Emerging growth company ☐
If an emerging growth company, indicate by check mark if the registrant has elected not to use the extended transition period for complying with any new or revised financial accounting standards provided pursuant to Section 13(a) of the Exchange Act. ☐
Item 5.02 Departure of Directors or Certain Officers; Election of Directors; Appointment of Certain Officers; Compensatory Arrangements of Certain Officers.
Appointment of Interim Chief Financial Officer
On October 3, 2025, the board of directors (the “Board”) of ARKO Corp., a Delaware corporation (the “Company”), appointed Jordan Mann to serve as the Company’s interim Chief Financial Officer (and interim principal financial and accounting officer) effective October 10, 2025. Mr. Mann will succeed the Company’s current Chief Financial Officer, Robert Giammatteo, whose departure the Company previously reported. Mr. Mann will serve as interim Chief Financial Officer until the qualification and appointment of his successor.
Mr. Mann, 45, will serve as interim Chief Financial Officer in addition to his role as the Company’s Senior Vice President of Corporate Strategy, Capital Markets and Investor Relations, a position he has held since May 2023. Mr. Mann previously worked in investment banking at Morgan Stanley as an executive director from September 2021 to March 2023, prior to which he worked in investment banking at Credit Suisse as a Director from August 2015 to September 2021. Mr. Mann graduated with a B.S. in Economics from Duke University and a J.D. from Harvard Law School.

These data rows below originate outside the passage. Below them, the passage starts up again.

`src/include/clock_settings.svh`:
```
`ifndef CLOCK_SETTINGS_SVH
`define CLOCK_SETTINGS_SVH

// clock cycles per one-second tick, 8 keeps simulation short.
`define CLK_PER_SEC 8

// clock cycles per blink phase.
`define BLINK_HALF 2

`endif

```
`src/logic/clock_pkg.sv`:
```
package clock_pkg;

	typedef logic [3:0] bcd_t; // one display digit.
	typedef logic [23:0] disp_word_t; // hour tens in 23:20.

	// one-hot main modes.
	typedef enum logic [2:0]
	{
		clock_set = 3'b001,
		clock24 = 3'b010,
		alarm = 3'b100
	} main_mode_t;

	// fld_idle doubles as the on/off screen in alarm mode.
	typedef enum logic [6:0]
	{
		fld_idle = 7'b0000001,
		fld_hour_t = 7'b0000010,
		fld_hour_o = 7'b0000100,
		fld_min_t = 7'b0001000,
		fld_min_o = 7'b0010000,
		fld_sec_t = 7'b0100000,
		fld_sec_o = 7'b1000000
	} set_field_t;

	// step a digit, back to 0 past its last value.
	function automatic bcd_t bcd_inc(input bcd_t d, input bcd_t last);
		return (d >= last) ? 4'd0 : d + 4'd1;
	endfunction

	// the hour ones stops at 3 in the twenties.
	function automatic bcd_t hour_o_last(input bcd_t ht);
		return (ht == 4'd2) ? 4'd3 : 4'd9;
	endfunction

endpackage

```
`src/logic/clock_digits_if.sv`:
```
`timescale 1ns/1ps

interface clock_digits_if import clock_pkg::*; ();

	bcd_t hour_t;
	bcd_t hour_o;
	bcd_t min_t;
	bcd_t min_o;
	bcd_t sec_t;
	bcd_t sec_o;

	modport src (output hour_t, hour_o, min_t, min_o, sec_t, sec_o);

	modport snk (input hour_t, hour_o, min_t, min_o, sec_t, sec_o);

endinterface

```
`src/logic/time_counter.sv`:
```
`timescale 1ns/1ps
`include "clock_settings.svh"

module time_counter import clock_pkg::*;
(
	input logic clk,
	input logic rst_n,
	input main_mode_t mode,
	input set_field_t field,
	input logic edit_up,
	clock_digits_if.src time_d
);

	localparam int PW = $clog2(`CLK_PER_SEC + 1);
	localparam logic [PW-1:0] PRE_LAST = PW'(`CLK_PER_SEC - 1);

	logic [PW-1:0] pre_cnt;
	logic running;
	logic tick;
	bcd_t hour_t, hour_o, min_t, min_o, sec_t, sec_o;
	bcd_t hour_t_nxt;

	assign running = (mode != clock_set) || (field == fld_idle);
	assign tick = running && (pre_cnt == PRE_LAST);
	assign hour_t_nxt = bcd_inc(hour_t, 4'd2);

	// ########################################
	// seconds prescaler
	// ########################################
	always_ff @(posedge clk)
	begin
		if (!rst_n)
			pre_cnt <= '0;
		else if (tick)
			pre_cnt <= '0;
		else if (running)
			pre_cnt <= pre_cnt + 1'b1;
	end

	// ########################################
	// time of day and digit editing
	// ########################################
	always_ff @(posedge clk)
	begin
		if (!rst_n)
		begin
			hour_t <= '0;
			hour_o <= '0;
			min_t <= '0;
			min_o <= '0;
			sec_t <= '0;
			sec_o <= '0;
		end
		else if (tick)
		begin
			sec_o <= bcd_inc(sec_o, 4'd9);
			if (sec_o == 4'd9)
			begin
				sec_t <= bcd_inc(sec_t, 4'd5);
				if (sec_t == 4'd5)
				begin
					min_o <= bcd_inc(min_o, 4'd9);
					if (min_o == 4'd9)
					begin
						min_t <= bcd_inc(min_t, 4'd5);
						if (min_t == 4'd5)
						begin
							hour_o <= bcd_inc(hour_o, hour_o_last(hour_t));
							if (hour_o == hour_o_last(hour_t))
								hour_t <= hour_t_nxt; // 23 wraps to 00 here.
						end
					end
				end
			end
		end
		else if (edit_up && mode == clock_set)
		begin
			case (field)
				fld_hour_t:
				begin
					hour_t <= hour_t_nxt;
					if (hour_t_nxt == 4'd2 && hour_o > 4'd3)
						hour_o <= '0; // no 24..29.
				end
				fld_hour_o: hour_o <= bcd_inc(hour_o, hour_o_last(hour_t));
				fld_min_t: min_t <= bcd_inc(min_t, 4'd5);
				fld_min_o: min_o <= bcd_inc(min_o, 4'd9);
				fld_sec_t: sec_t <= bcd_inc(sec_t, 4'd5);
				fld_sec_o: sec_o <= bcd_inc(sec_o, 4'd9);
				default: ;
			endcase
		end
	end

	assign time_d.hour_t = hour_t;
	assign time_d.hour_o = hour_o;
	assign time_d.min_t = min_t;
	assign time_d.min_o = min_o;
	assign time_d.sec_t = sec_t;
	assign time_d.sec_o = sec_o;

endmodule

```
`src/logic/alarm_store.sv`:
```
`timescale 1ns/1ps

module alarm_store import clock_pkg::*;
(
	input logic clk,
	input logic rst_n,
	input main_mode_t mode,
	input set_field_t field,
	input logic edit_up,
	clock_digits_if.snk time_d,
	clock_digits_if.src alarm_d,
	output logic alarm_on,
	output logic alarm_ring
);

	bcd_t al_hour_t, al_hour_o, al_min_t, al_min_o;
	bcd_t al_hour_t_nxt;
	logic al_edit;
	logic on_nxt;
	logic match;

	assign al_edit = edit_up && (mode == alarm);
	assign al_hour_t_nxt = bcd_inc(al_hour_t, 4'd2);
	assign on_nxt = alarm_on ^ (al_edit && field == fld_idle);

	// hours and minutes only, so the ring lasts the whole minute.
	assign match = (time_d.hour_t == al_hour_t) && (time_d.hour_o == al_hour_o) &&
		(time_d.min_t == al_min_t) && (time_d.min_o == al_min_o);

	always_ff @(posedge clk)
	begin
		if (!rst_n)
		begin
			al_hour_t <= '0;
			al_hour_o <= '0;
			al_min_t <= '0;
			al_min_o <= '0;
			alarm_on <= 1'b0;
			alarm_ring <= 1'b0;
		end
		else
		begin
			alarm_on <= on_nxt;
			alarm_ring <= on_nxt && match; // drops with the switch, not a cycle late.
			if (al_edit)
			begin
				case (field)
					fld_hour_t:
					begin
						al_hour_t <= al_hour_t_nxt;
						if (al_hour_t_nxt == 4'd2 && al_hour_o > 4'd3)
							al_hour_o <= '0;
					end
					fld_hour_o: al_hour_o <= bcd_inc(al_hour_o, hour_o_last(al_hour_t));
					fld_min_t: al_min_t <= bcd_inc(al_min_t, 4'd5);
					fld_min_o: al_min_o <= bcd_inc(al_min_o, 4'd9);
					default: ;
				endcase
			end
		end
	end

	assign alarm_d.hour_t = al_hour_t;
	assign alarm_d.hour_o = al_hour_o;
	assign alarm_d.min_t = al_min_t;
	assign alarm_d.min_o = al_min_o;
	assign alarm_d.sec_t = 4'd0;
	assign alarm_d.sec_o = 4'd0;

endmodule

```
`src/logic/mode_ctrl.sv`:
```
`timescale 1ns/1ps
`include "clock_settings.svh"

module mode_ctrl import clock_pkg::*;
(
	input logic clk,
	input logic rst_n,
	input logic btn_mode,
	input logic btn_next,
	input logic btn_up,
	output main_mode_t mode,
	output set_field_t field,
	output logic blink,
	output logic edit_up
);

	localparam int BW = $clog2(`BLINK_HALF + 1);
	localparam logic [BW-1:0] BLINK_LAST = BW'(`BLINK_HALF - 1);

	logic [BW-1:0] blink_cnt;

	// ########################################
	// main mode and edit field
	// ########################################
	always_ff @(posedge clk)
	begin
		if (!rst_n)
		begin
			mode <= clock24;
			field <= fld_idle;
		end
		else if (btn_mode)
		begin
			case (mode)
				clock24: mode <= clock_set;
				clock_set: mode <= alarm;
				default: mode <= clock24;
			endcase
			field <= fld_idle;
		end
		else if (btn_next && mode != clock24)
		begin
			case (field)
				fld_idle: field <= fld_hour_t;
				fld_hour_t: field <= fld_hour_o;
				fld_hour_o: field <= fld_min_t;
				fld_min_t: field <= fld_min_o;
				fld_min_o: field <= (mode == alarm) ? fld_idle : fld_sec_t; // no alarm seconds.
				fld_sec_t: field <= fld_sec_o;
				default: field <= fld_idle;
			endcase
		end
	end

	// ########################################
	// blink phase and edit pulse
	// ########################################
	always_ff @(posedge clk)
	begin
		if (!rst_n)
		begin
			blink_cnt <= '0;
			blink <= 1'b0;
			edit_up <= 1'b0;
		end
		else
		begin
			edit_up <= btn_up;
			blink_cnt <= (blink_cnt == BLINK_LAST) ? '0 : blink_cnt + 1'b1;
			if (mode == clock24)
				blink <= 1'b0;
			else if (blink_cnt == BLINK_LAST)
				blink <= ~blink;
		end
	end

endmodule

```
`src/logic/display_select.sv`:
```
`timescale 1ns/1ps

module display_select import clock_pkg::*;
(
	input main_mode_t mode,
	input set_field_t field,
	input logic blink,
	input logic alarm_on,
	clock_digits_if.snk time_d,
	clock_digits_if.snk alarm_d,
	output disp_word_t disp
);

	disp_word_t time_w;
	disp_word_t alarm_w;
	disp_word_t blink_mask;
	logic [5:0] sel; // bit 5 is the hour tens.

	assign time_w = {time_d.hour_t, time_d.hour_o, time_d.min_t,
		time_d.min_o, time_d.sec_t, time_d.sec_o};
	assign alarm_w = {alarm_d.hour_t, alarm_d.hour_o, alarm_d.min_t,
		alarm_d.min_o, alarm_d.sec_t, alarm_d.sec_o};

	// digits under edit.
	always_comb
	begin
		case (field)
			fld_hour_t: sel = 6'b100000;
			fld_hour_o: sel = 6'b010000;
			fld_min_t: sel = 6'b001000;
			fld_min_o: sel = 6'b000100;
			fld_sec_t: sel = 6'b000010;
			fld_sec_o: sel = 6'b000001;
			default: sel = 6'b111111; // idle blinks the whole time.
		endcase
	end

	// a blinking digit is forced to the blank code.
	always_comb
	begin
		for (int i = 0; i < 6; i++)
			blink_mask[i*4 +: 4] = {4{sel[i] & blink}};
	end

	always_comb
	begin
		case (mode)
			clock24:
			begin
				disp = time_w;
				if (time_d.hour_t == 4'd0)
					disp[23:20] = 4'hf; // no leading zero.
			end
			alarm:
			begin
				if (field == fld_idle)
					disp = alarm_on ? 24'hffffed : 24'hfffecc;
				else
					disp = alarm_w | blink_mask;
			end
			default: disp = time_w | blink_mask;
		endcase
	end

endmodule

```
`src/logic/alarm_clock_top.sv`:
```
`timescale 1ns/1ps

module alarm_clock_top import clock_pkg::*;
(
	input logic clk,
	input logic rst_n,
	input logic btn_mode,
	input logic btn_next,
	input logic btn_up,
	output logic [23:0] disp_out,
	output logic alarm_ring
);

	main_mode_t mode;
	set_field_t field;
	logic blink;
	logic edit_up;
	logic alarm_on;

	clock_digits_if time_if ();
	clock_digits_if alarm_if ();

	mode_ctrl mode_ctrl_i (
		.clk (clk),
		.rst_n (rst_n),
		.btn_mode (btn_mode),
		.btn_next (btn_next),
		.btn_up (btn_up),
		.mode (mode),
		.field (field),
		.blink (blink),
		.edit_up (edit_up)
	);

	time_counter time_counter_i (
		.clk (clk),
		.rst_n (rst_n),
		.mode (mode),
		.field (field),
		.edit_up (edit_up),
		.time_d (time_if.src)
	);

	alarm_store alarm_store_i (
		.clk (clk),
		.rst_n (rst_n),
		.mode (mode),
		.field (field),
		.edit_up (edit_up),
		.time_d (time_if.snk),
		.alarm_d (alarm_if.src),
		.alarm_on (alarm_on),
		.alarm_ring (alarm_ring)
	);

	display_select display_select_i (
		.mode (mode),
		.field (field),
		.blink (blink),
		.alarm_on (alarm_on),
		.time_d (time_if.snk),
		.alarm_d (alarm_if.snk),
		.disp (disp_out)
	);

endmodule

```
`config.mk`:
```
export PLATFORM = sky130hd
export DESIGN_NAME = alarm_clock_top
export DESIGN_NICKNAME = d
export VERILOG_FILES = /design/src/logic/clock_pkg.sv /design/src/logic/clock_digits_if.sv /design/src/logic/time_counter.sv /design/src/logic/alarm_store.sv /design/src/logic/mode_ctrl.sv /design/src/logic/display_select.sv /design/src/logic/alarm_clock_top.sv
export VERILOG_INCLUDE_DIRS = /design/src /design/src/include
export SDC_FILE = /design/constraint.sdc
export NUM_CORES = 1
export LEC_CHECK = 0
export BUFFER_PORTS_ARGS = -buffer_cell sky130_fd_sc_hd__buf_2
export CAP_MARGIN = 20
export CORE_ASPECT_RATIO = 0.6
export CORE_MARGIN = 1.5
export CORE_UTILIZATION = 50
export CTS_BUF_LIST = sky130_fd_sc_hd__clkbuf_8
export DETAILED_ROUTE_END_ITERATION = 8
export GPL_TIMING_DRIVEN = 0
export PLACE_DENSITY = 0.83
export SYNTH_ARGS = -nofsm -noshare
export SYNTH_HDL_FRONTEND = slang
export SYNTH_SLANG_ARGS = --single-unit
```
`constraint.sdc`:
```
create_clock -name clk -period 2.15 [get_ports clk]
set_input_delay 0.1075 -clock clk [delete_from_list [all_inputs] [get_ports clk]]
set_output_delay 0.1075 -clock clk [all_outputs]
set_load 0.05 [all_outputs]
```
==> impl_metrics.py <==
metrics = {
    "worst_hold_path": {
        "timing.hold.worst.class": "primary input to flop",
    },
    "sta": {
        "grt_setup_unrepaired": "yes",
        "maxClockFrequency_mhz": 416.9,
        "final.period_utilization_pct": 111.6,
        "layout_min_cycle_time_ns": 2.398,
        "setup-violations-final": 31,
        "hold_ws_ns": 0.04271,
        "setup_slack_after_layout_ns": -0.2484,
        "timing.clock.skew_ns": 0.01017,
        "report.final.hold_viol_count": 0,
        "worst_slew_margin_rel_pct": 45.68,
        "slew_violations": 0,
        "fin_setup_tns_ns": -3.852,
        "worst-slew-pin-transition_ns": 0.8148,
    },
    "cells_and_area": {
        "instances_no_fill": 724,
        "num_antenna_cells": 0,
        "drive_above_1_share_pct": 35.88,
        "largest_register": "mode_ctrl_i.field",
        "finalCoreUtilization_pct": 74.48,
        "largest_register_ffs": 7,
        "fin_area_um2": 5964,
        "final_net_count": 647,
        "area_delta_synth_final_pct": 42.04,
    },
    "clock_network": {
        "numCtsBuffers": 9,
        "clk_latency_ns": 0.37,
        "numClockSinks": 60,
        "worst_setup_hold_path_clk_slew_ns": 0.07,
        "root_buffer": "sky130_fd_sc_hd__clkbuf_8",
        "max_buffers_root_to_sink": 2,
        "cts_tree": "built",
        "cts_htree_levels": 3,
    },
    "run_status": {
        "failed_checks": "setup timing",
        "status": "finished, violations left",
    },
    "pwr": {
        "leakagePower_nw": 2.443,
        "p_int_mw": 2.084,
        "swShare_pct": 27.51,
        "post-layout-total-power_mw": 2.875,
        "combinationalPowerShare_pct": 14.0,
        "power.clock.fraction_pct": 46.1,
        "max_rail_drop_vdd_uv": 408.1,
        "switching_power_mw": 0.7911,
        "power_per_cell_area_nw_per_um2": 482.1,
        "p_seq_share_pct": 39.9,
    },
    "grt": {
        "pin_count_of_the_biggest_net_entering_global_routing": 11,
        "track_usage_pct": 34.29,
        "antenna_found_initial": 0,
        "grt_overflow_total": 0,
        "grt_pass1_wl_um": 23140,
        "number_of_global_route_vias_before_repair": 4357,
    },
    "die": {
        "placementRows": 25,
        "die_area_um2": 8975,
        "floorplan.die.height_um": 73.99,
        "initial_cell_density_of_the_core_pct": 52.44,
        "pin_count": 30,
        "dieWidth_um": 121.3,
        "floorplan.core_area_um2": 8008,
    },
    "worst_setup_path": {
        "critPathMaxFanout": 10,
        "critical_path.startpoint_type": "flop",
        "required_ns": 2.04,
        "crit_arrival_ns": 2.29,
        "worst_setup_path_category": "flop to output pin",
        "endpoint_kind": "output pin",
    },
    "yosys": {
        "synth_cell_type_count": 74,
        "average_footprint_of_a_synthesized_cell_um2": 7.968,
        "synth.most_common_cell": "sky130_fd_sc_hd__dfxtp_1",
        "netlist.area_leader.share_pct": 28.61,
        "synth_common_cells": "60 x sky130_fd_sc_hd__dfxtp_1, 56 x sky130_fd_sc_hd__nor2_1, 42 x sky130_fd_sc_hd__nand2_1",
        "postSynthCellCount": 527,
        "netlist.top_cell.by_area": "sky130_fd_sc_hd__dfxtp_1",
        "postSynth.asyncResetShare_pct": 0,
        "ys_ff_latch": 60,
        "synth-edff-count": 0,
        "yosys-top-cells-area": "sky130_fd_sc_hd__dfxtp_1 29%, sky130_fd_sc_hd__ha_1 9.2%, sky130_fd_sc_hd__nor2_1 5.0%, sky130_fd_sc_hd__xor2_1 4.2%, sky130_fd_sc_hd__nand2_1 3.8%",
        "synth_warnings": 0,
        "ys.flop_type": "sky130_fd_sc_hd__dfxtp_1",
        "yosysSeqAreaShare_pct": 28.61,
        "synthesis.nets": 563,
        "netlist_area_um2": 4199,
    },
    "routing": {
        "ant_nets": 0,
        "routed-wl-met3_um": 1766,
        "vias_per_cell": 6.773,
        "initialDrtViolationCount": 672,
        "drtPass1Iterations": 6,
        "via_count": 4904,
        "route.top_layer_used": "met4",
        "wl_per_cell_um": 22.59,
        "wl_met1_um": 6623,
        "drc_violation_count_after_routing": 0,
        "totalWireLength_um": 16350,
        "met2_wirelength_um": 7211,
    },
    "placed_design": {
        "global_placer_s_final_weighted_congestion": 0.9291,
        "dp_worst_setup_slack_ns": -0.4699,
        "io_buf_count": 29,
        "placed_area_um2": 4533,
        "placed_cells": 664,
        "place_hpwl_um": 9712,
    },
    "flow_run": {
        "max-cap-violations": 0,
    },
}
worst max-delay path, cell delays in order (launching register included):
cell and delay, ns:
sky130_fd_sc_hd__dfxtp_1 0.45, sky130_fd_sc_hd__clkbuf_4 0.30, sky130_fd_sc_hd__nor3_1 0.11, sky130_fd_sc_hd__a211oi_4 0.44
sky130_fd_sc_hd__o21ai_4 0.13, sky130_fd_sc_hd__buf_4 0.17, sky130_fd_sc_hd__o21ai_2 0.13, sky130_fd_sc_hd__buf_6 0.18
area by class of cell:
type / instances / area (um2)
Multi-Input combinational cell: 409 / 3341
Fill cell: 575 / 2043
Sequential cell: 60 / 1252
Timing Repair Buffer: 80 / 706.9
Buffer: 21 / 163.9
Clock buffer: 11 / 151.4
Tap cell: 108 / 135.1
Inverter: 30 / 115.1
Clock inverter: 5 / 98.84
placed cells by master (no fill, tap or decap), types with 17 or more instances in the layout:
| cell type | count |
|---|---|
| sky130_fd_sc_hd__o22ai_1 | 17 |
| sky130_fd_sc_hd__nand2_1 | 37 |
| sky130_fd_sc_hd__ha_1 | 25 |
| sky130_fd_sc_hd__buf_6 | 32 |
| sky130_fd_sc_hd__buf_4 | 45 |
| sky130_fd_sc_hd__xor2_1 | 19 |
| sky130_fd_sc_hd__a21oi_1 | 27 |
| sky130_fd_sc_hd__inv_1 | 26 |
| sky130_fd_sc_hd__nand3_1 | 22 |
| sky130_fd_sc_hd__nor2_1 | 55 |
| sky130_fd_sc_hd__dfxtp_1 | 39 |
logic make-up (layout without fill, tap and decap cells):
logic type | after synthesis | after routing | synth area share [%]
buffers and inverters | 58 | 147 | 5.602
AOI/OAI and AO/OA | 123 | 123 | 19.82
and+or+nand+nor | 217 | 217 | 28.46
xor gates and xnor gates | 27 | 27 | 5.632
DFF | 60 | 60 | 28.61
muxes | 11 | 11 | 2.652
adders and majority gates | 31 | 31 | 9.237
path summary, 6_finish.rpt:
kind / startpoint / cells past startpoint / slack (ns) / to
max reg2reg: mode_ctrl_i.field[2] / 8 / -0.17 / alarm_store_i.alarm_d.hour_o[1]
min: btn_mode / 3 / 0.04 / mode_ctrl_i.mode[2]
min reg2reg: mode_ctrl_i.blink_cnt[0] / 1 / 0.43 / mode_ctrl_i.blink_cnt[0]
max: mode_ctrl_i.field[1] / 7 / -0.25 / disp_out[9]
power by group through the flow:
stage	clock [mW]	sequential, mW	combinational, mW
finish	1.33	1.15	0.401
global route	1.37	1.15	0.419
CTS	1.32	1.15	0.355
detailed placement	0	1.17	0.314
global placement	0	1.17	0.306
floorplan	0	1.17	0.235
per-layer routing:
layer	vias up	GRT usage (%)
met5	-	0
met4	0	14.12
met3	91	9.433
met2	372	52.73
met1	2359	46.09
li1	2082	-
timing repair:
item                       4_1_cts  5_1_grt
buffers inserted                24       26
hold endpoints to repair         1        0
cloned                           0        0
gates resized for setup        126       91
setup endpoints to repair       54       55
pin swaps                       31       30
hold buffers                     1        0
Note: power is estimated with default switching activity, not from simulation.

In connection with Mr. Mann’s appointment as interim Chief Financial Officer (and interim principal financial and accounting officer), Mr. Mann entered into an offer letter, dated October 6, 2025 (the “Offer Letter”), pursuant to which Mr. Mann is entitled to, among other things:
•a base salary at an annual rate of $350,000;
•commencing in 2026, approximately $250,000 (based on the value on the grant date) of restricted stock units which time-vest in 1/3 increments over three years; and
•approximately $250,000 (based on the value on the grant date) in target value of performance based stock units which vest after three years based on then-current performance criteria.
All of the foregoing awards will be governed by the terms and conditions of the applicable plan and award agreements. In addition, Mr. Mann is eligible to participate in any employee plans and programs in effect from time to time, as are made available to similarly situated employees.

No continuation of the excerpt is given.